From the book’s blurb:

In ten captivating and tender stories, E.J. Levy takes readers through
the surprisingly erotic terrain of the intellect, offering a smart and
modern take on the age-old theme of love—whether between a man and
woman, a man and a man, a woman and a woman, or a mother and a
child—drawing readers into tales of passion, adultery, and heartbreak. A
disheartened English professor’s life changes when she goes rock
climbing and falls for an outdoorsman. A gay oncologist attending his
sister’s second wedding ponders dark matter in the universe and the ties
that bind us. Three psychiatric patients, each convinced that he is
Christ, give rise to a love affair in a small Minnesota town. A Brooklyn
woman is thrown out of an ashram for choosing earthly love over
enlightenment. A lesbian student of film learns theories of dramatic
action the hard way—by falling for a married male professor.
Incorporating theories from physics to film to philosophy, from Rational
Choice to Thorstein Veblen’s Theory of the Leisure Class, these stories
movingly explore the heart and mind—shooting cupid’s arrow towards a
target that may never be reached.

Here’s an excerpt:

She felt the immensity of the spinning world beneath her, all its poignant possibility, and felt again the tremendous sense of promise she had known in her youth. Irrational, misplaced, the hope grew in her like the child she was carrying, and by the time Renee realized what was happening it was too late. Only later would she understand that her hope had been like her father’s erstwhile faith in the Party, like her mother’s belief in the man she’d married: fragile and fallible and misplaced.

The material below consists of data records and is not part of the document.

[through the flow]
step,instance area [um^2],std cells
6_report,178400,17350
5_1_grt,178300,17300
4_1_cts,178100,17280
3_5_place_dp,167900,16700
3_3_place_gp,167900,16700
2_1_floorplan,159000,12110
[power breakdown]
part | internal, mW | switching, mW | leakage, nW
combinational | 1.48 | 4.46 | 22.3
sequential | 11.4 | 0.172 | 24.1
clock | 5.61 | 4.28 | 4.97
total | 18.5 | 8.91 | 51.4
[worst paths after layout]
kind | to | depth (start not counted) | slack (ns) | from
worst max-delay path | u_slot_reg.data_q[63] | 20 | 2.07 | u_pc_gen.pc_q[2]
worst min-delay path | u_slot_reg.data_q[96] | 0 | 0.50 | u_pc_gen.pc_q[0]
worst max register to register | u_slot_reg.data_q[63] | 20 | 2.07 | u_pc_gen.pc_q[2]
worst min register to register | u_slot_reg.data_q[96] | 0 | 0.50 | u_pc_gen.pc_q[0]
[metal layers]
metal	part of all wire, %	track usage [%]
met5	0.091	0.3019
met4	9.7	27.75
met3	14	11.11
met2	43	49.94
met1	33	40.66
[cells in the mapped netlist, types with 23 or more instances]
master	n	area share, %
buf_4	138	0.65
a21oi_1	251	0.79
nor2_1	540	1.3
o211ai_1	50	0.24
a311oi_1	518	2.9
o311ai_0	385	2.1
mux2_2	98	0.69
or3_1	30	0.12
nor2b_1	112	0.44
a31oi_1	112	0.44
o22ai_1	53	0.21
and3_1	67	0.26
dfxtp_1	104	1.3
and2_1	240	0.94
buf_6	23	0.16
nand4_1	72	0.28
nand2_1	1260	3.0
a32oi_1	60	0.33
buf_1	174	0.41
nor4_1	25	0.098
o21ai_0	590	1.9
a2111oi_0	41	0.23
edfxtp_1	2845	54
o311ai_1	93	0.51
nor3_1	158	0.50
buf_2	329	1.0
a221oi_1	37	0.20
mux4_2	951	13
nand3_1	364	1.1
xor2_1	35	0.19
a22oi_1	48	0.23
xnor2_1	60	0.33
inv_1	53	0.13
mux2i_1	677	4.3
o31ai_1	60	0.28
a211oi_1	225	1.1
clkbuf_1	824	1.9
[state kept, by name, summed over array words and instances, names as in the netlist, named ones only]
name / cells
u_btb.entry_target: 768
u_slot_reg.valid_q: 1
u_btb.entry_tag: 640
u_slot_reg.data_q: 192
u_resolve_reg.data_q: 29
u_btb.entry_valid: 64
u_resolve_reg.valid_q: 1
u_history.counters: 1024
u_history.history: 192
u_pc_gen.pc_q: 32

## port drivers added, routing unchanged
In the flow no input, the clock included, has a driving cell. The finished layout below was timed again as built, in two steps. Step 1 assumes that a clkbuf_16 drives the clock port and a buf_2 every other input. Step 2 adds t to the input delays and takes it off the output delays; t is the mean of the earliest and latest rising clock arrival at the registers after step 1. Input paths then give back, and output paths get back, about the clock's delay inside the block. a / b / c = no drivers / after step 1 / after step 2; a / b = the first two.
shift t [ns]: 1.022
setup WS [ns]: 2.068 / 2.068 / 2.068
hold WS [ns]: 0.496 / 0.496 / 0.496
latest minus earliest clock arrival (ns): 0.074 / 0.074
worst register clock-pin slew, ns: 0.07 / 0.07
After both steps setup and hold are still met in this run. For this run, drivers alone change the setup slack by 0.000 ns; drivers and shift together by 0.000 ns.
Background: an optimization exercise with open tools, aiming at small area and a short achievable clock period. Do not read the settings as production practice. Where RTL was checked, it was by simulation tests only, not by an equivalence proof against the original. No activity file was given, so power comes from the tool's default toggle rates.

==> inputs of run A <==
==> flow/design.v <==
package cam_pkg;
  localparam int unsigned CAM_DATA_WIDTH = 32;
  localparam int unsigned CAM_DEPTH_LOG2 = 5;
  localparam int unsigned DEPTH          = 2 ** CAM_DEPTH_LOG2;
  typedef logic [CAM_DEPTH_LOG2-1:0] cam_idx_t;
  typedef logic [CAM_DATA_WIDTH-1:0] cam_data_t;
  typedef logic [DEPTH-1:0]          cam_vec_t;
  typedef logic [CAM_DEPTH_LOG2:0]   cam_cnt_t;
  function automatic int unsigned cam_depth(input int unsigned depth_log2);
    cam_depth = 32'd1 << depth_log2;
  endfunction
endpackage
module cam_prio_enc #(
  parameter int unsigned DEPTH_LOG2 = 5
) (
  input  logic [(2**DEPTH_LOG2)-1:0] match,
  output logic                       hit,
  output logic [DEPTH_LOG2-1:0]      index,
  output logic                       multi
);
  localparam int unsigned ENTRIES = 2 ** DEPTH_LOG2;
  always_comb begin
    hit   = 1'b0;
    index = '0;
    multi = 1'b0;
    for (int unsigned i = 0; i < ENTRIES; i++) begin
      if (match[i]) begin
        if (hit) begin
          multi = 1'b1;
        end else begin
          hit   = 1'b1;
          index = DEPTH_LOG2'(i);
        end
      end
    end
  end
endmodule
module cam_masked_mc
#(
  parameter int unsigned DATA_WIDTH = 32,
  parameter int unsigned DEPTH_LOG2 = 5
) (
  input  logic                  clk,
  input  logic                  reset_n,
  input  logic                  read_i,
  input  logic [DEPTH_LOG2-1:0] read_index_i,
  input  logic                  write_i,
  input  logic [DEPTH_LOG2-1:0] write_index_i,
  input  logic [DATA_WIDTH-1:0] write_data_i,
  input  logic                  invalidate_i,
  input  logic [DEPTH_LOG2-1:0] invalidate_index_i,
  input  logic                  flush_i,
  input  logic                  search_i,
  input  logic [DATA_WIDTH-1:0] search_data_i,
  input  logic [DATA_WIDTH-1:0] search_mask_i,
  output logic                  read_valid_o,
  output logic [DATA_WIDTH-1:0] read_value_o,
  output logic                  read_hit_o,
  output logic                  search_valid_o,
  output logic                  search_hit_o,
  output logic [DEPTH_LOG2-1:0] search_index_o,
  output logic                  search_multi_o,
  output logic [DEPTH_LOG2:0]   occupancy_o
);
  localparam int unsigned ENTRIES = cam_pkg::cam_depth(DEPTH_LOG2);
  logic [DATA_WIDTH-1:0] mem [ENTRIES];
  logic [ENTRIES-1:0]    valid;
  logic [ENTRIES-1:0]    match_c;
  logic [ENTRIES-1:0]    s1_match;
  logic                  s1_valid;
  logic                  enc_hit;
  logic [DEPTH_LOG2-1:0] enc_index;
  logic                  enc_multi;
  always_ff @(posedge clk) begin
    if (write_i) mem[write_index_i] <= write_data_i;
  end
  always_ff @(posedge clk or negedge reset_n) begin
    if (!reset_n) begin
      valid <= '0;
    end else if (flush_i) begin
      valid <= '0;
    end else begin
      if (write_i)      valid[write_index_i]      <= 1'b1;
      if (invalidate_i) valid[invalidate_index_i] <= 1'b0;
    end
  end
  always_ff @(posedge clk or negedge reset_n) begin
    if (!reset_n) begin
      read_valid_o <= 1'b0;
      read_value_o <= '0;
      read_hit_o   <= 1'b0;
    end else begin
      read_valid_o <= read_i;
      if (read_i) begin
        read_value_o <= mem[read_index_i];
        read_hit_o   <= valid[read_index_i];
      end
    end
  end
  always_comb begin
    match_c = '0;
    for (int unsigned i = 0; i < ENTRIES; i++) begin
      match_c[i] = valid[i] & (((mem[i] ^ search_data_i) & search_mask_i) == '0);
    end
  end
  always_ff @(posedge clk or negedge reset_n) begin
    if (!reset_n) begin
      s1_valid <= 1'b0;
      s1_match <= '0;
    end else begin
      s1_valid <= search_i;
      if (search_i) s1_match <= match_c;
    end
  end
  cam_prio_enc #(
    .DEPTH_LOG2(DEPTH_LOG2)
  ) u_prio_enc (
    .match(s1_match),
    .hit  (enc_hit),
    .index(enc_index),
    .multi(enc_multi)
  );
  always_ff @(posedge clk or negedge reset_n) begin
    if (!reset_n) begin
      search_valid_o <= 1'b0;
      search_hit_o   <= 1'b0;
      search_index_o <= '0;
      search_multi_o <= 1'b0;
    end else begin
      search_valid_o <= s1_valid;
      if (s1_valid) begin
        search_hit_o   <= enc_hit;
        search_index_o <= enc_index;
        search_multi_o <= enc_multi;
      end
    end
  end
  logic wr_adds, inv_removes;
  logic [DEPTH_LOG2:0] occ_inc, occ_dec;
  assign wr_adds     = write_i & ~valid[write_index_i] &
                       ~(invalidate_i & (invalidate_index_i == write_index_i));
  assign inv_removes = invalidate_i & valid[invalidate_index_i];
  assign occ_inc     = occupancy_o + 1'b1;
  assign occ_dec     = occupancy_o - 1'b1;
  always_ff @(posedge clk or negedge reset_n) begin
    if (!reset_n) begin
      occupancy_o <= '0;
    end else if (flush_i) begin
      occupancy_o <= '0;
    end else if (wr_adds != inv_removes) begin
      occupancy_o <= wr_adds ? occ_inc : occ_dec;
    end
  end
endmodule
==> flow/run.sh <==
#!/bin/bash
# synth_recipe.tcl (not shown) runs the flow's synth.tcl, then flattens the netlist and writes it again
# the make line also repeats each setting of config.mk as NAME=value (left out here)
make -C /OpenROAD-flow-scripts/flow DESIGN_CONFIG=/design/flow/config.mk WORK_HOME=/design/flow/orfs CLKGATE_MAP_FILE= SYNTH_SCRIPT=/design/flow/synth_recipe.tcl finish
==> flow/config.mk <==
export PLATFORM = sky130hd
export DESIGN_NAME = cam_masked_mc
export DESIGN_NICKNAME = cam_masked_mc
export VERILOG_FILES = /design/flow/design.v
export SDC_FILE = /design/flow/constraint.sdc
export NUM_CORES = 4
export LEC_CHECK = 0
export CAP_MARGIN = 30
export CORE_MARGIN = 2
export CORE_UTILIZATION = 35
export SETUP_SLACK_MARGIN = 4.7
export SLEW_MARGIN = 30
export TNS_END_PERCENT = 30
==> flow/constraint.sdc <==
create_clock -name core_clock -period 7.5 [get_ports {clk}]
set_input_delay 1.5000 -clock core_clock [delete_from_list [all_inputs] [get_ports {clk}]]
set_output_delay 1.5000 -clock core_clock [all_outputs]
set_load 0.01 [all_outputs]
==> inputs of run G, as changes to run A <==
--- a/flow/design.v
+++ b/flow/design.v
@@ -67,3 +67,2 @@
   logic [ENTRIES-1:0]    valid;
-  logic [ENTRIES-1:0]    match_c;
   logic [ENTRIES-1:0]    s1_match;
@@ -99,6 +98,11 @@
   end
+  localparam int unsigned HALF = DATA_WIDTH / 2;
+  logic [ENTRIES-1:0] match_lo_c, match_hi_c;
+  logic [ENTRIES-1:0] s1_lo, s1_hi;
   always_comb begin
-    match_c = '0;
     for (int unsigned i = 0; i < ENTRIES; i++) begin
-      match_c[i] = valid[i] & (((mem[i] ^ search_data_i) & search_mask_i) == '0);
+      match_lo_c[i] = valid[i] & (((mem[i][HALF-1:0] ^ search_data_i[HALF-1:0]) &
+                        search_mask_i[HALF-1:0]) == '0);
+      match_hi_c[i] = (((mem[i][DATA_WIDTH-1:HALF] ^ search_data_i[DATA_WIDTH-1:HALF]) &
+                        search_mask_i[DATA_WIDTH-1:HALF]) == '0);
     end
@@ -106,10 +110,10 @@
   always_ff @(posedge clk or negedge reset_n) begin
-    if (!reset_n) begin
-      s1_valid <= 1'b0;
-      s1_match <= '0;
-    end else begin
-      s1_valid <= search_i;
-      if (search_i) s1_match <= match_c;
-    end
+    if (!reset_n) s1_valid <= 1'b0;
+    else          s1_valid <= search_i;
   end
+  always_ff @(posedge clk) begin
+    s1_lo  <= match_lo_c;
+    s1_hi  <= match_hi_c;
+  end
+  assign s1_match = s1_lo & s1_hi;
   cam_prio_enc #(
@@ -142,4 +146,2 @@
   assign inv_removes = invalidate_i & valid[invalidate_index_i];
-  assign occ_inc     = occupancy_o + 1'b1;
-  assign occ_dec     = occupancy_o - 1'b1;
   always_ff @(posedge clk or negedge reset_n) begin
@@ -147,6 +149,16 @@
       occupancy_o <= '0;
+      occ_inc     <= (DEPTH_LOG2+1)'(1);
+      occ_dec     <= '1;
     end else if (flush_i) begin
       occupancy_o <= '0;
-    end else if (wr_adds != inv_removes) begin
-      occupancy_o <= wr_adds ? occ_inc : occ_dec;
+      occ_inc     <= (DEPTH_LOG2+1)'(1);
+      occ_dec     <= '1;
+    end else if (wr_adds & ~inv_removes) begin
+      occupancy_o <= occ_inc;
+      occ_inc     <= occ_inc + 1'b1;
+      occ_dec     <= occupancy_o;
+    end else if (inv_removes & ~wr_adds) begin
+      occupancy_o <= occ_dec;
+      occ_inc     <= occupancy_o;
+      occ_dec     <= occ_dec - 1'b1;
     end
==> flow/flow/run.sh (new file) <==
#!/bin/bash
# The standard layout, with clock tree synthesis told not to add dummy load
# cells for balancing (the other CTS arguments are the standard ones).
set -euo pipefail
bash standard.sh finish \
  "CTS_ARGS=-sink_clustering_enable -repair_clock_nets -dont_use_dummy_load -buf_list sky130_fd_sc_hd__clkbuf_8" \
  > log_standard_finish.txt 2>&1
==> flow/standard.sh (new file) <==
#!/bin/bash
# synth_recipe.tcl (not shown) runs the flow's synth.tcl, then flattens the netlist and writes it again
# the make line also repeats each setting of config.mk as NAME=value (left out here)
make -C /OpenROAD-flow-scripts/flow DESIGN_CONFIG=/design/flow/config.mk WORK_HOME=/design/flow/orfs CLKGATE_MAP_FILE= SYNTH_SCRIPT=/design/flow/synth_recipe.tcl "${@:-finish}"
--- a/flow/config.mk
+++ b/flow/config.mk
@@ -10,4 +10,5 @@
 export CORE_UTILIZATION = 35
+export CTS_BUF_LIST = sky130_fd_sc_hd__clkbuf_8
 export SETUP_SLACK_MARGIN = 4.7
 export SLEW_MARGIN = 30
-export TNS_END_PERCENT = 30
+export TNS_END_PERCENT = 5
removed: flow/run.sh
==> inputs of run E, as changes to run A <==
--- a/flow/design.v
+++ b/flow/design.v
@@ -73,4 +73,15 @@
   logic                  enc_multi;
+  logic [ENTRIES-1:0]    wr_sel;
+  logic [ENTRIES-1:0]    inv_sel;
+  logic [ENTRIES-1:0]    rd_sel;
+  always_comb begin
+    for (int unsigned i = 0; i < ENTRIES; i++) begin
+      wr_sel[i]  = write_i      & (write_index_i      == DEPTH_LOG2'(i));
+      inv_sel[i] = invalidate_i & (invalidate_index_i == DEPTH_LOG2'(i));
+      rd_sel[i]  = (read_index_i == DEPTH_LOG2'(i));
+    end
+  end
   always_ff @(posedge clk) begin
-    if (write_i) mem[write_index_i] <= write_data_i;
+    for (int unsigned i = 0; i < ENTRIES; i++)
+      if (wr_sel[i]) mem[i] <= write_data_i;
   end
@@ -82,5 +93,26 @@
     end else begin
-      if (write_i)      valid[write_index_i]      <= 1'b1;
-      if (invalidate_i) valid[invalidate_index_i] <= 1'b0;
+      valid <= (valid | wr_sel) & ~inv_sel;
     end
+  end
+  logic wr_adds, inv_removes;
+  logic [DEPTH_LOG2:0] occ_inc, occ_dec;
+  assign wr_adds     = write_i & ~valid[write_index_i] &
+                       ~(invalidate_i & (invalidate_index_i == write_index_i));
+  assign inv_removes = invalidate_i & valid[invalidate_index_i];
+  assign occ_inc     = occupancy_o + 1'b1;
+  assign occ_dec     = occupancy_o - 1'b1;
+  always_ff @(posedge clk or negedge reset_n) begin
+    if (!reset_n) begin
+      occupancy_o <= '0;
+    end else if (flush_i) begin
+      occupancy_o <= '0;
+    end else if (wr_adds != inv_removes) begin
+      occupancy_o <= wr_adds ? occ_inc : occ_dec;
+    end
+  end
+  logic [DATA_WIDTH-1:0] rd_data;
+  always_comb begin
+    rd_data = '0;
+    for (int unsigned i = 0; i < ENTRIES; i++)
+      rd_data = rd_data | (mem[i] & {DATA_WIDTH{rd_sel[i]}});
   end
@@ -94,4 +126,4 @@
       if (read_i) begin
-        read_value_o <= mem[read_index_i];
-        read_hit_o   <= valid[read_index_i];
+        read_value_o <= rd_data;
+        read_hit_o   <= |(valid & rd_sel);
       end
@@ -99,6 +131,11 @@
   end
+  logic [DATA_WIDTH-1:0] miss_if1, miss_if0;
+  assign miss_if1 = search_mask_i & ~search_data_i;
+  assign miss_if0 = search_mask_i &  search_data_i;
   always_comb begin
-    match_c = '0;
     for (int unsigned i = 0; i < ENTRIES; i++) begin
-      match_c[i] = valid[i] & (((mem[i] ^ search_data_i) & search_mask_i) == '0);
+      logic [DATA_WIDTH-1:0] miss;
+      for (int unsigned j = 0; j < DATA_WIDTH; j++)
+        miss[j] = mem[i][j] ? miss_if1[j] : miss_if0[j];
+      match_c[i] = valid[i] & ~|miss;
     end
@@ -106,9 +143,7 @@
   always_ff @(posedge clk or negedge reset_n) begin
-    if (!reset_n) begin
-      s1_valid <= 1'b0;
-      s1_match <= '0;
-    end else begin
-      s1_valid <= search_i;
-      if (search_i) s1_match <= match_c;
-    end
+    if (!reset_n) s1_valid <= 1'b0;
+    else          s1_valid <= search_i;
+  end
+  always_ff @(posedge clk) begin
+    s1_match <= match_c;
   end
@@ -137,18 +172,2 @@
   end
-  logic wr_adds, inv_removes;
-  logic [DEPTH_LOG2:0] occ_inc, occ_dec;
-  assign wr_adds     = write_i & ~valid[write_index_i] &
-                       ~(invalidate_i & (invalidate_index_i == write_index_i));
-  assign inv_removes = invalidate_i & valid[invalidate_index_i];
-  assign occ_inc     = occupancy_o + 1'b1;
-  assign occ_dec     = occupancy_o - 1'b1;
-  always_ff @(posedge clk or negedge reset_n) begin
-    if (!reset_n) begin
-      occupancy_o <= '0;
-    end else if (flush_i) begin
-      occupancy_o <= '0;
-    end else if (wr_adds != inv_removes) begin
-      occupancy_o <= wr_adds ? occ_inc : occ_dec;
-    end
-  end
 endmodule
--- a/flow/config.mk
+++ b/flow/config.mk
@@ -7,7 +7,6 @@
 export LEC_CHECK = 0
-export CAP_MARGIN = 30
+export CAP_MARGIN = 20
 export CORE_MARGIN = 2
-export CORE_UTILIZATION = 35
-export SETUP_SLACK_MARGIN = 4.7
-export SLEW_MARGIN = 30
-export TNS_END_PERCENT = 30
+export CORE_UTILIZATION = 30
+export SETUP_SLACK_MARGIN = 4.5
+export SLEW_MARGIN = 20
==> inputs of run K, as changes to run A <==
--- a/flow/design.v
+++ b/flow/design.v
@@ -67,3 +67,2 @@
   logic [ENTRIES-1:0]    valid;
-  logic [ENTRIES-1:0]    match_c;
   logic [ENTRIES-1:0]    s1_match;
@@ -99,6 +98,12 @@
   end
+  localparam int unsigned GROUPS = 4;
+  localparam int unsigned GW     = DATA_WIDTH / GROUPS;
+  logic [GROUPS-1:0] grp_c [ENTRIES];
+  logic [GROUPS-1:0] s1_grp [ENTRIES];
   always_comb begin
-    match_c = '0;
     for (int unsigned i = 0; i < ENTRIES; i++) begin
-      match_c[i] = valid[i] & (((mem[i] ^ search_data_i) & search_mask_i) == '0);
+      for (int unsigned g = 0; g < GROUPS; g++)
+        grp_c[i][g] = (((mem[i][g*GW +: GW] ^ search_data_i[g*GW +: GW]) &
+                        search_mask_i[g*GW +: GW]) == '0);
+      grp_c[i][0] = grp_c[i][0] & valid[i];
     end
@@ -106,9 +111,12 @@
   always_ff @(posedge clk or negedge reset_n) begin
-    if (!reset_n) begin
-      s1_valid <= 1'b0;
-      s1_match <= '0;
-    end else begin
-      s1_valid <= search_i;
-      if (search_i) s1_match <= match_c;
-    end
+    if (!reset_n) s1_valid <= 1'b0;
+    else          s1_valid <= search_i;
+  end
+  always_ff @(posedge clk) begin
+    for (int unsigned i = 0; i < ENTRIES; i++)
+      s1_grp[i] <= grp_c[i];
+  end
+  always_comb begin
+    for (int unsigned i = 0; i < ENTRIES; i++)
+      s1_match[i] = &s1_grp[i];
   end
@@ -142,4 +150,2 @@
   assign inv_removes = invalidate_i & valid[invalidate_index_i];
-  assign occ_inc     = occupancy_o + 1'b1;
-  assign occ_dec     = occupancy_o - 1'b1;
   always_ff @(posedge clk or negedge reset_n) begin
@@ -147,6 +153,16 @@
       occupancy_o <= '0;
+      occ_inc     <= (DEPTH_LOG2+1)'(1);
+      occ_dec     <= '1;
     end else if (flush_i) begin
       occupancy_o <= '0;
-    end else if (wr_adds != inv_removes) begin
-      occupancy_o <= wr_adds ? occ_inc : occ_dec;
+      occ_inc     <= (DEPTH_LOG2+1)'(1);
+      occ_dec     <= '1;
+    end else if (wr_adds & ~inv_removes) begin
+      occupancy_o <= occ_inc;
+      occ_inc     <= occ_inc + 1'b1;
+      occ_dec     <= occupancy_o;
+    end else if (inv_removes & ~wr_adds) begin
+      occupancy_o <= occ_dec;
+      occ_inc     <= occupancy_o;
+      occ_dec     <= occ_dec - 1'b1;
     end
--- a/flow/config.mk
+++ b/flow/config.mk
@@ -9,5 +9,5 @@
 export CORE_MARGIN = 2
-export CORE_UTILIZATION = 35
+export CORE_UTILIZATION = 45
 export SETUP_SLACK_MARGIN = 4.7
 export SLEW_MARGIN = 30
-export TNS_END_PERCENT = 30
+export TNS_END_PERCENT = 5
==> run summary <==
Design area: run E > run A > run K > run G. Against run G, the die area of run A is smaller by about 1.8%. Run K ran to the end with no violations. Run G finished with timing, DRC and antenna clean. Run A completed with no timing, DRC or antenna violations. Run E finished with max-capacitance violations, max-slew violations left. Of run K and run G, run G has the higher via count (gap 1.1%, measured against run G). Sequential power, lowest first: run A, run E, run G, run K. Clock-buffer cell count, lowest first: run A, run E, run G, run K. Critical path depth: run A > run K > run E > run G. Setup slack, lowest first: run E, run A, run G, run K. Core utilization, highest first: run K, run A, run E, run G. Maximum frequency, highest first: run K, run G, run A, run E.
Function not checked in run E: the RTL went through the layout flow alone.

==> re-timing with driven ports <==
Ports are ideal in the flow. The routed layouts listed here were re-timed in OpenROAD.
Step 1: set_driving_cell puts a clkbuf_16 on clk and a buf_2 on each other input, an assumption about the parent block.
Step 2, shift: input delay + t, output delay - t, t = (earliest + latest rising clock arrival at the registers) / 2. This alone moves slack from input paths to output paths.
Slacks: ideal / step 1 / step 2; pairs: ideal / step 1.
run	t, ns	slack for setup (ns)	hold slack, ns
run A	0.874	4.160 / 4.155 / 3.281	0.526 / 0.526 / 0.526
run G	0.992	4.263 / 4.297 / 3.304	0.522 / 0.522 / 0.522
run E	0.953	3.399 / 3.399 / 2.790	0.506 / 0.506 / 0.506
run K	0.851	4.492 / 4.307 / 3.455	0.520 / 0.520 / 0.520
For run K, which loses most, drivers alone change the setup slack by -0.185 ns; drivers and shift together by -1.037 ns.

What books have you been reading lately? Would you pick up a collection of short stories with a fairly literary, even academic bent?

Damyanti Biswas

Damyanti Biswas is the author of You Beneath Your Skin and numerous short stories that have been published in magazines and anthologies in the US, the UK, and Asia. She has been shortlisted for Best Small Fictions and Bath Novel Awards and is co-editor of the Forge Literary Magazine. Her literary crime thriller series, the Blue Mumbai, is represented by Lucienne Diver from The Knight Agency. Both The Blue Bar and The Blue Monsoon were published in 2023.

I appreciate comments, and I always visit back. If you're having trouble commenting, let me know via the contact form, or tweet me up @damyantig !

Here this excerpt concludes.